Lake Formation Components
Lake Formation provides a console to set up and manage your data lakes. Lake Formation uses AWS Glue API operations
through several language-specific SDKs and the AWS Command Line Interface (AWS CLI). For information about using the
AWS CLI, see the
AWS CLI Command Reference.
Lake Formation uses the Data Catalog to store metadata about data lakes, data sources, transforms, and targets. The
AWS Glue API provides a managed infrastructure for defining, scheduling, and running extract, transform, and load
(ETL) operations on your data. For more information, see
AWS Glue API.
Lake Formation Console
You use the Lake Formation console to define your data lake. The console calls several API operations in the AWS
Glue API to perform the following tasks:
- Define AWS Glue objects such as jobs, tables, crawlers, and connections.
- Schedule when crawlers run.
- Define events or schedules for job triggers.

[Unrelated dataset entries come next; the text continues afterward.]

**src/rtl/accumulator_bus_arbiter.sv**
```systemverilog
// Round-robin arbiter sharing the accumulator memory op/signal port among N_PROC cores.
// IDLE grants one request, WAIT holds it until mem_signal or the watchdog fires, RELEASE pulses p_signal.
module accumulator_bus_arbiter #(
  parameter int N_PROC  = 4,
  parameter int ID_W    = 2,
  parameter int DATA_W  = 32,
  parameter int TIMEOUT = 2047
) (
  input  logic                     clk,
  input  logic                     reset,
  input  logic [2*N_PROC-1:0]      p_op,
  input  logic [DATA_W*N_PROC-1:0] p_write,
  output logic [N_PROC-1:0]        p_signal,
  output logic [DATA_W-1:0]        p_read,
  output logic [1:0]               mem_op,
  output logic [DATA_W-1:0]        mem_write,
  input  logic [DATA_W-1:0]        mem_read,
  input  logic                     mem_signal,
  output logic                     busy,
  output logic [ID_W-1:0]          grant_id,
  output logic                     timeout_err
);

  localparam int              WD_W     = 16;
  localparam logic [WD_W-1:0] WD_LAST  = WD_W'(TIMEOUT - 1);
  localparam logic [1:0]      OP_NOP   = 2'b00;
  localparam logic [1:0]      OP_FETCH = 2'b01;
  localparam logic [1:0]      OP_SEND  = 2'b10;

  typedef enum logic [1:0] {
    S_IDLE    = 2'd0,
    S_WAIT    = 2'd1,
    S_RELEASE = 2'd2
  } state_t;

  state_t              state_q;
  logic [1:0]          mem_op_q;
  logic [DATA_W-1:0]   mem_write_q;
  logic [N_PROC-1:0]   p_signal_q;
  logic [DATA_W-1:0]   p_read_q;
  logic [ID_W-1:0]     grant_id_q;
  logic [ID_W-1:0]     rr_q;
  logic [WD_W-1:0]     wd_q;
  logic [WD_W-1:0]     wd_d;
  logic                timeout_err_q;

  logic                req_vld;
  logic [ID_W-1:0]     win_idx;
  logic [1:0]          win_op;
  logic [DATA_W-1:0]   win_dat;
  int                  cand;
  logic [1:0]          cand_op;

  // Scan cores rr+1 .. rr+N_PROC (mod N_PROC); the first core with FETCH or SEND wins.
  always_comb begin
    req_vld = 1'b0;
    win_idx = rr_q;
    win_op  = OP_NOP;
    win_dat = '0;
    cand    = 0;
    cand_op = OP_NOP;
    for (int k = 1; k <= N_PROC; k++) begin
      cand = int'(rr_q) + k;
      if (cand >= N_PROC) begin
        cand = cand - N_PROC;
      end
      cand_op = p_op[2*cand +: 2];
      if (!req_vld && (cand_op == OP_FETCH || cand_op == OP_SEND)) begin
        req_vld = 1'b1;
        win_idx = ID_W'(cand);
        win_op  = cand_op;
        win_dat = p_write[DATA_W*cand +: DATA_W];
      end
    end
  end

  assign wd_d = wd_q + WD_W'(1);

  always_ff @(posedge clk or posedge reset) begin
    if (reset) begin
      state_q       <= S_IDLE;
      mem_op_q      <= OP_NOP;
      mem_write_q   <= '0;
      p_signal_q    <= '0;
      p_read_q      <= '0;
      grant_id_q    <= '0;
      rr_q          <= ID_W'(N_PROC - 1);
      wd_q          <= '0;
      timeout_err_q <= 1'b0;
    end else begin
      case (state_q)
        S_IDLE: begin
          if (req_vld) begin
            grant_id_q  <= win_idx;
            rr_q        <= win_idx;
            mem_op_q    <= win_op;
            mem_write_q <= win_dat;
            wd_q        <= '0;
            state_q     <= S_WAIT;
          end else begin
            mem_op_q    <= OP_NOP;
          end
        end
        S_WAIT: begin
          wd_q <= wd_d;
          // Completion takes priority over a watchdog expiry in the same cycle.
          if (mem_signal) begin
            mem_op_q   <= OP_NOP;
            p_read_q   <= mem_read;
            p_signal_q <= N_PROC'(1) << grant_id_q;
            state_q    <= S_RELEASE;
          end else if (wd_q >= WD_LAST) begin
            mem_op_q      <= OP_NOP;
            p_read_q      <= '0;
            p_signal_q    <= N_PROC'(1) << grant_id_q;
            timeout_err_q <= 1'b1;
            state_q       <= S_RELEASE;
          end
        end
        S_RELEASE: begin
          p_signal_q <= '0;
          mem_op_q   <= OP_NOP;
          state_q    <= S_IDLE;
        end
        default: begin
          state_q <= S_IDLE;
        end
      endcase
    end
  end

  assign p_signal    = p_signal_q;
  assign p_read      = p_read_q;
  assign mem_op      = mem_op_q;
  assign mem_write   = mem_write_q;
  assign busy        = (state_q != S_IDLE);
  assign grant_id    = grant_id_q;
  assign timeout_err = timeout_err_q;

endmodule

```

- Search and filter lists of Lake Formation objects.
Data Catalog
The Data Catalog is your persistent metadata store. It is a managed service that lets you store, annotate, and share
metadata in the AWS Cloud in the same way you would in an Apache Hive metastore. Each AWS account has one Data
Catalog per AWS Region. It provides a uniform repository where disparate systems can store and find metadata to keep
track of data in data silos, and use that metadata to query and transform the data.
Lake Formation provides a hierarchy of permissions to control access to databases and tables in a Data Catalog. You
grant and revoke access to resources to manage access.